Abercrombie and Fitch Co.’s same-store sales declined 19 percent in December, which is, of course, a terrible holiday shopping season return. Though a year ago the decline was greater, at 24 percent, analyst Eric Beder of Brean Murray, Carret & Co. wrote in a research note that the store’s “business model now appears fully broken,” adding, “The compounded two-year comps decline was a jaw-dropping 40 percent in December.” You know any numbers labeled “jaw-dropping” in this economic climate must be bad.

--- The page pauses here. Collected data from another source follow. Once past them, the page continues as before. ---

[src/rtl/wshb_arb_pkg.sv]
// Shared types and field widths for the two-master Wishbone classic arbiter.
package wshb_arb_pkg;

  typedef enum logic [1:0] {
    IDLE = 2'd0,
    GNT0 = 2'd1,
    GNT1 = 2'd2
  } arb_state_t;

  localparam int CTI_W = 3;
  localparam int BTE_W = 2;

endpackage

[src/rtl/wshb_arbiter.sv]
// Fixed-priority Wishbone classic arbiter: m0 (display reader) wins contention,
// m1 (frame-buffer writer) is preempted at an acked transfer after MAX_BURST acks.
module wshb_arbiter
  import wshb_arb_pkg::*;
#(
  parameter int MAX_BURST = 16,
  parameter int AW        = 32,
  parameter int DW        = 32
) (
  input  logic               clk,
  input  logic               rst,
  input  logic               m0_cyc,
  input  logic               m0_stb,
  input  logic               m0_we,
  input  logic [AW-1:0]      m0_adr,
  input  logic [DW-1:0]      m0_dat_ms,
  input  logic [DW/8-1:0]    m0_sel,
  input  logic [CTI_W-1:0]   m0_cti,
  input  logic [BTE_W-1:0]   m0_bte,
  output logic               m0_ack,
  input  logic               m1_cyc,
  input  logic               m1_stb,
  input  logic               m1_we,
  input  logic [AW-1:0]      m1_adr,
  input  logic [DW-1:0]      m1_dat_ms,
  input  logic [DW/8-1:0]    m1_sel,
  input  logic [CTI_W-1:0]   m1_cti,
  input  logic [BTE_W-1:0]   m1_bte,
  output logic               m1_ack,
  output logic [DW-1:0]      m_dat_sm,
  output logic               s_cyc,
  output logic               s_stb,
  output logic               s_we,
  output logic [AW-1:0]      s_adr,
  output logic [DW-1:0]      s_dat_ms,
  output logic [DW/8-1:0]    s_sel,
  output logic [CTI_W-1:0]   s_cti,
  output logic [BTE_W-1:0]   s_bte,
  input  logic               s_ack,
  input  logic [DW-1:0]      s_dat_sm,
  output logic [1:0]         gnt
);

  // Keep the counter at least one bit wide so MAX_BURST = 0 still elaborates.
  localparam int BW = (MAX_BURST > 0) ? $clog2(MAX_BURST + 1) : 1;
  localparam logic [BW-1:0] BCNT_SAT  = BW'(MAX_BURST);
  localparam logic [BW-1:0] BCNT_LAST = BW'(MAX_BURST - 1);

  arb_state_t     st;
  arb_state_t     st_nxt;
  logic [BW-1:0]  bcnt;
  logic           preempt;

  assign preempt  = (MAX_BURST > 0) && s_ack && m0_cyc && (bcnt == BCNT_LAST);
  assign m_dat_sm = s_dat_sm;

  always_comb begin
    st_nxt = st;
    case (st)
      IDLE: begin
        if (m0_cyc) begin
          st_nxt = GNT0;
        end else if (m1_cyc) begin
          st_nxt = GNT1;
        end else begin
          st_nxt = IDLE;
        end
      end
      GNT0: begin
        if (!m0_cyc) begin
          st_nxt = IDLE;
        end else begin
          st_nxt = GNT0;
        end
      end
      // Always pass through IDLE so the slave sees s_cyc low between owners.
      GNT1: begin
        if (!m1_cyc || preempt) begin
          st_nxt = IDLE;
        end else begin
          st_nxt = GNT1;
        end
      end
      default: st_nxt = IDLE;
    endcase
  end

  always_ff @(posedge clk or posedge rst) begin
    if (rst) begin
      st <= IDLE;
    end else begin
      st <= st_nxt;
    end
  end

  // Held at zero outside GNT1, so every new m1 grant starts counting from 0.
  always_ff @(posedge clk or posedge rst) begin
    if (rst) begin
      bcnt <= '0;
    end else if (st != GNT1) begin
      bcnt <= '0;
    end else if (s_ack && (bcnt != BCNT_SAT)) begin
      bcnt <= bcnt + 1'b1;
    end else begin
      bcnt <= bcnt;
    end
  end

  always_comb begin
    s_cyc    = 1'b0;
    s_stb    = 1'b0;
    s_we     = 1'b0;
    s_adr    = '0;
    s_dat_ms = '0;
    s_sel    = '0;
    s_cti    = '0;
    s_bte    = '0;
    m0_ack   = 1'b0;
    m1_ack   = 1'b0;
    gnt      = 2'b00;
    case (st)
      GNT0: begin
        s_cyc    = m0_cyc;
        s_stb    = m0_stb;
        s_we     = m0_we;
        s_adr    = m0_adr;
        s_dat_ms = m0_dat_ms;
        s_sel    = m0_sel;
        s_cti    = m0_cti;
        s_bte    = m0_bte;
        m0_ack   = s_ack;
        gnt      = 2'b01;
      end
      GNT1: begin
        s_cyc    = m1_cyc;
        s_stb    = m1_stb;
        s_we     = m1_we;
        s_adr    = m1_adr;
        s_dat_ms = m1_dat_ms;
        s_sel    = m1_sel;
        s_cti    = m1_cti;
        s_bte    = m1_bte;
        m1_ack   = s_ack;
        gnt      = 2'b10;
      end
      default: begin
        gnt = 2'b00;
      end
    endcase
  end

endmodule

[config.mk]
export PLATFORM = sky130hd
export DESIGN_NAME = wshb_arbiter
export DESIGN_NICKNAME = d
export VERILOG_FILES = /design/src/rtl/wshb_arb_pkg.sv /design/src/rtl/wshb_arbiter.sv
export SDC_FILE = /design/constraint.sdc
export NUM_CORES = 1
export LEC_CHECK = 0
export BUFFER_PORTS_ARGS = -buffer_cell sky130_fd_sc_hd__buf_4
export CORE_AREA = 2 2 115 117
export CTS_CLUSTER_SIZE = 25
export DETAILED_ROUTE_END_ITERATION = 10
export DIE_AREA = 0 0 117 119
export PLACE_DENSITY = 0.55
export SYNTH_ARGS = -nofsm -noshare
export SYNTH_HDL_FRONTEND = slang
export SYNTH_SLANG_ARGS = --single-unit
export TNS_END_PERCENT = 5
[constraint.sdc]
create_clock -name clk -period 1.8 [get_ports clk]
set_input_delay 0.09 -clock clk [delete_from_list [all_inputs] [get_ports clk]]
set_output_delay 0.09 -clock clk [all_outputs]
set_load 0.01 [all_outputs]
# Word-level counts from Yosys, hierarchy flattened
# Index checks and enable logic that the tools add are counted.
[word_totals]
output_inout_bits = 112
regBits = 7
word_cells = 33
[op_classes]
n_reduce_logical = 7
n_eq_ne = 5
addsub = 1
mux = 18
[op_table]
columns = ["operator", "count"]
rows = [
  ["32-bit case mux with 2 select lines", 2],
  ["5-bit two-way mux", 2],
  ["2-bit case mux with 2 select lines", 2],
  ["4-bit case mux with 2 select lines", 1],
  ["2-bit two-way mux", 3],
  ["1-bit case mux with 2 select lines", 3],
  ["2-bit case mux with 3 select lines", 1],
  ["3-bit case mux with 2 select lines", 1],
  ["5-bit by 1-bit adder with 5-bit output, second input constant", 1],
  ["5-bit by 4-bit == test with 1-bit output, second input constant", 1],
  ["5-bit != test, second input constant", 1],
  ["1-bit logical AND", 3],
  ["1-bit two-way mux", 3],
  ["2-bit by 1-bit == test with 1-bit output, second input constant", 1],
  ["2-bit == test, second input constant", 1],
  ["2-bit logical NOT", 1],
  ["2-bit != test, second input constant", 1],
  ["2-bit nonzero test", 1],
  ["1-bit logical NOT", 1],
  ["1-bit logical OR", 1],
]

# Depth between registers and ports, before layout
[depth]
word_depth = 5
mapped_depth = 7
depth_no_buf = 6

# Worst setup path before layout
# OpenSTA, ideal clock, no wires.
[synth_timing]
path_type = "register to output"
startpoint = "register st[0]"
endpoint = "output s_adr[25]"
path_stages_with_launch = 6
path_slack_ps = 416
path_buffers = 2
arrival_ps = 1294
cell_sequence = "dfrtp_1 > inv_1 > ha_1 > clkbuf_2 > buf_2 > nor2b_1"
[synth_via]
elab_chain_cells = 2
[synth_rtl]
columns = ["item", "line_no", "rtl"]
rows = [
  ["start, declared", "wshb_arbiter.sv:49", "arb_state_t st;"],
  ["start signal, assigned", "wshb_arbiter.sv:92", "st <= st_nxt;"],
  ["2-bit == test / 2-bit by 1-bit == test with 1-bit output (equally long branches)", "wshb_arbiter.sv:121", "case (st)"],
  ["32-bit case mux with 2 select lines *", "wshb_arbiter.sv:121", ""],
  ["end, declared", "wshb_arbiter.sv:34", "output logic [AW-1:0] s_adr,"],
]
# Mark *: on every way between the ends. The rest lies on a longest branch, timed or not.

# Worst setup path in the final report
[layout_timing]
startpoint = "register st[1]"
endpoint = "output s_adr[4]"
# Same word-level chain as after synthesis.

==> flow_summary.yaml <==
run_status:
  status: "finished, final reports clean"
sta:
  rsz0062_at_grt: "true"
  post-route-period-util_pct: 97.3
  worstMarginPinSlew_ns: 0.292
  finalClockSkew_ns: 0.00115
  drv_slew: 0
  fin_tns_setup_ns: 0
  final.setup.worst_slack_ns: 0.0490
  setup_viol: 0
  final.min_clock_period_ns: 1.75
  max_freq_ghz: 0.571
  relSlewSlack_pct: 80.5
  hold_viol_final: 0
yosys:
  synth_nets: 457
  syn_inst: 261
  synth_top_cells_by_area: "a22oi_1, nor2b_1, buf_4"
  synthXorXnorAreaFrac_pct: 0.451
  synth_seq_area_share_pct: 9.01
  synth_area_sq_um: 1940
  synth_fa_ha_area_share_pct: 5.80
  synthMuxAreaShare_pct: 1.03
  async_flop_share_pct: 100
  synth_top_area_cell: "a22oi_1"
  synth_cell_types: 23
  ys_warn_count: 0
  synth_top_area_share_pct: 29.4
  synth_edf_count: 0
  ys.flop_type: "dfrtp_1"
  synth_compound_area_share_pct: 31.7
  ys_seq_elements: 7
  synth_top_family_by_area: "compound AO/OA/AOI/OAI gates"
  synthSimpleGateAreaFrac_pct: 29.0
  avgSynthCellArea_sq_um: 7.44
worst_setup_path:
  startpoint_type: "register"
  crit_family: "buffers and inverters"
  cp.buffers_inverters: 3
  critPathKind: "register to output port"
  crit_arrival_ns: 1.66
  cp.required_ns: 1.71
  end_kind: "output port"
  crit_chain: "inv_1, ha_2, buf_12, a22oi_1, nor2b_1, buf_4"
  critPathMaxFanout: 42
  critPathSlowestCell: "dfrtp_2"
  slowest_delay_ns: 0.43
detailed_routing:
  firstDrtPassIters: 4
  wl_per_cell_um: 14.9
  antenna_left: 0
  wl_um: 9270
  drc_errors: 0
  drt_iter0_drc: 86
  viasPerCell: 4.27
  routed-via-count: 2663
cells_and_area:
  final_area_sq_um: 3760
  syn2layout_area_growth_pct: 93.6
  antenna_cells: 0
  final_common_cell: "buf_4"
  nNetsFinal: 645
  most-common-layout-cells: "buf_4, nor2b_1, a22oi_1"
  post-route-util_pct: 29.2
  final_layout_size_suffix_gt1_share_pct: 56.5
pwr:
  peakVddDrop_mv: 0.406
  power.total_mw: 2.11
  p_leak_nw: 1.74
  power_density_nw_per_um2: 561
placed_design:
  preCtsSetupSlack_ns: 0.236
  place_congestion: 0.773
  dp_hpwl_um: 7190
  portBuffers: 234
  dpl_cell_area_sq_um: 3610
floorplan:
  core_area_sq_um: 12900
  chipWidth_um: 117
  rows: 42
  die_area_sq_um: 13900
  start_util_pct: 15.1
  die_h_um: 119
  pin_count: 299
clock_tree:
  clockRootBuffer: "clkbuf_16"
  clockBufferDepth: 2
  numCtsBuffers: 3
  h-tree-depth: 1
  cts_tree: "built"
  clkLatencyLatePin_ns: 0.23
  path_clk_slew_ns: 0.04
  clock_sinks: 7
global_routing:
  overflow: 0
  grt_pass1_vias: 2520
  grt_max_degree: 43
  grt_util_all_layers_pct: 11.6
  grt_pass1_wl_um: 13000
  antenna_found_initial: 0
hold_path:
  hp-class: "input port to register"
job:
  max-cap-violations: 0
## power by group
group	total [mW]	switching (mW)	internal, mW
Combinational	1.55	0.688	0.864
Clock	0.380	0.0855	0.295
Sequential	0.179	0.0115	0.168
Total	2.11	0.785	1.33
## path summary, 6_finish.rpt
path	from	end	slack, ns	cells past startpoint
setup / recovery	st[1]$_DFF_PP0_	s_adr[4]	0.05	6
hold / removal	m0_cyc	st[1]$_DFF_PP0_	0.05	2
setup reg to reg	bcnt[0]$_DFFE_PP0P_	st[1]$_DFF_PP0_	0.47	6
hold reg to reg	bcnt[1]$_DFFE_PP0P_	bcnt[1]$_DFFE_PP0P_	0.56	2
max in group asynchronous	rst	st[1]$_DFF_PP0_	1.22	3
min in group asynchronous	rst	bcnt[2]$_DFFE_PP0P_	0.35	3
## final cells by class
cell class	instances	area, sq um
Fill cell	1393	9110
Timing Repair Buffer	242	1910
Multi-Input combinational cell	188	1350
Tap cell	176	220
Sequential cell	7	176
Clock buffer	4	78.8
Inverter	7	26.3
## logic make-up (layout without fill, tap and decap cells)
logic type	Yosys count	after routing
simple gates	93	93
compound gates	83	83
mux	2	2
buf+inv	66	253
xor+xnor	1	1
flops	7	7
fa+ha+maj	9	9
## per-stage QoR
stage,instances,hold WS [ns]
5_1_grt,624,0.0672
2_1_floorplan,261,-0.107
4_1_cts,624,0.0467
3_3_place_gp,618,0.0479
3_5_place_dp,618,0.0460
6_report,624,0.0517
## sequential cells by signal, indices dropped and copies added (netlist names)
signal / count
st: 2
bcnt: 5
## what timing repair did
item,CTS,global route
pin swaps,0,0
hold buffers,1,0
endpoints found under the setup margin,26,59
endpoints found under the hold margin,7,0
gates resized for setup,3,6
setup buffers,0,0
cloned,1,0
## metal layers
metal | up-vias | track usage [%] | share of wire (%)
met5 | - | 0 | 0
met4 | 0 | 2.94 | 1.4
met3 | 12 | 1.78 | 8.4
met2 | 157 | 24.2 | 55
met1 | 1227 | 11.4 | 35
li1 | 1267 | - | -
## Yosys cell counts, types with 2 or more instances
cell      count
mux2i_1       2
clkbuf_1      3
a22oi_1      76
nor2b_1      77
buf_4        34
ha_1          9
buf_6         7
and2_1        3
buf_2        14
nand2_1       9
dfrtp_1       7
o21ai_0       2
a21oi_1       2
inv_1         7
Power figures use the tool's default switching activity.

Last month marked the company’s 21st consecutive month of declines in same-store sales (sales in stores that have been open a year or more). Analysts say Abercrombie’s problem is what we’ve been harping on for months now: The clothes are too damn expensive. Though Abercrombie long believed in “aspirational” pricing, they claimed last summer they would lower prices. So either they didn’t lower prices or didn’t lower them enough, because would-be customers are shopping for the same kinds of clothes at other, cheaper stores like American Eagle and Gap. (Example: We got shorts almost identical to these for about half the price at American Eagle last summer and then made another very similar pair from jeans.)
WWD emphasizes that Abercrombie CEO Michael Jeffries will probably have to revisit his pricing strategy if he wants the brand’s returns to be less embarrassing going forward. Because though it may set them apart, most ladies wouldn’t spend $36 on plain gray running shorts with an A&F logo. Even American Apparel’s are $10 cheaper, and that store is absurdly priced itself.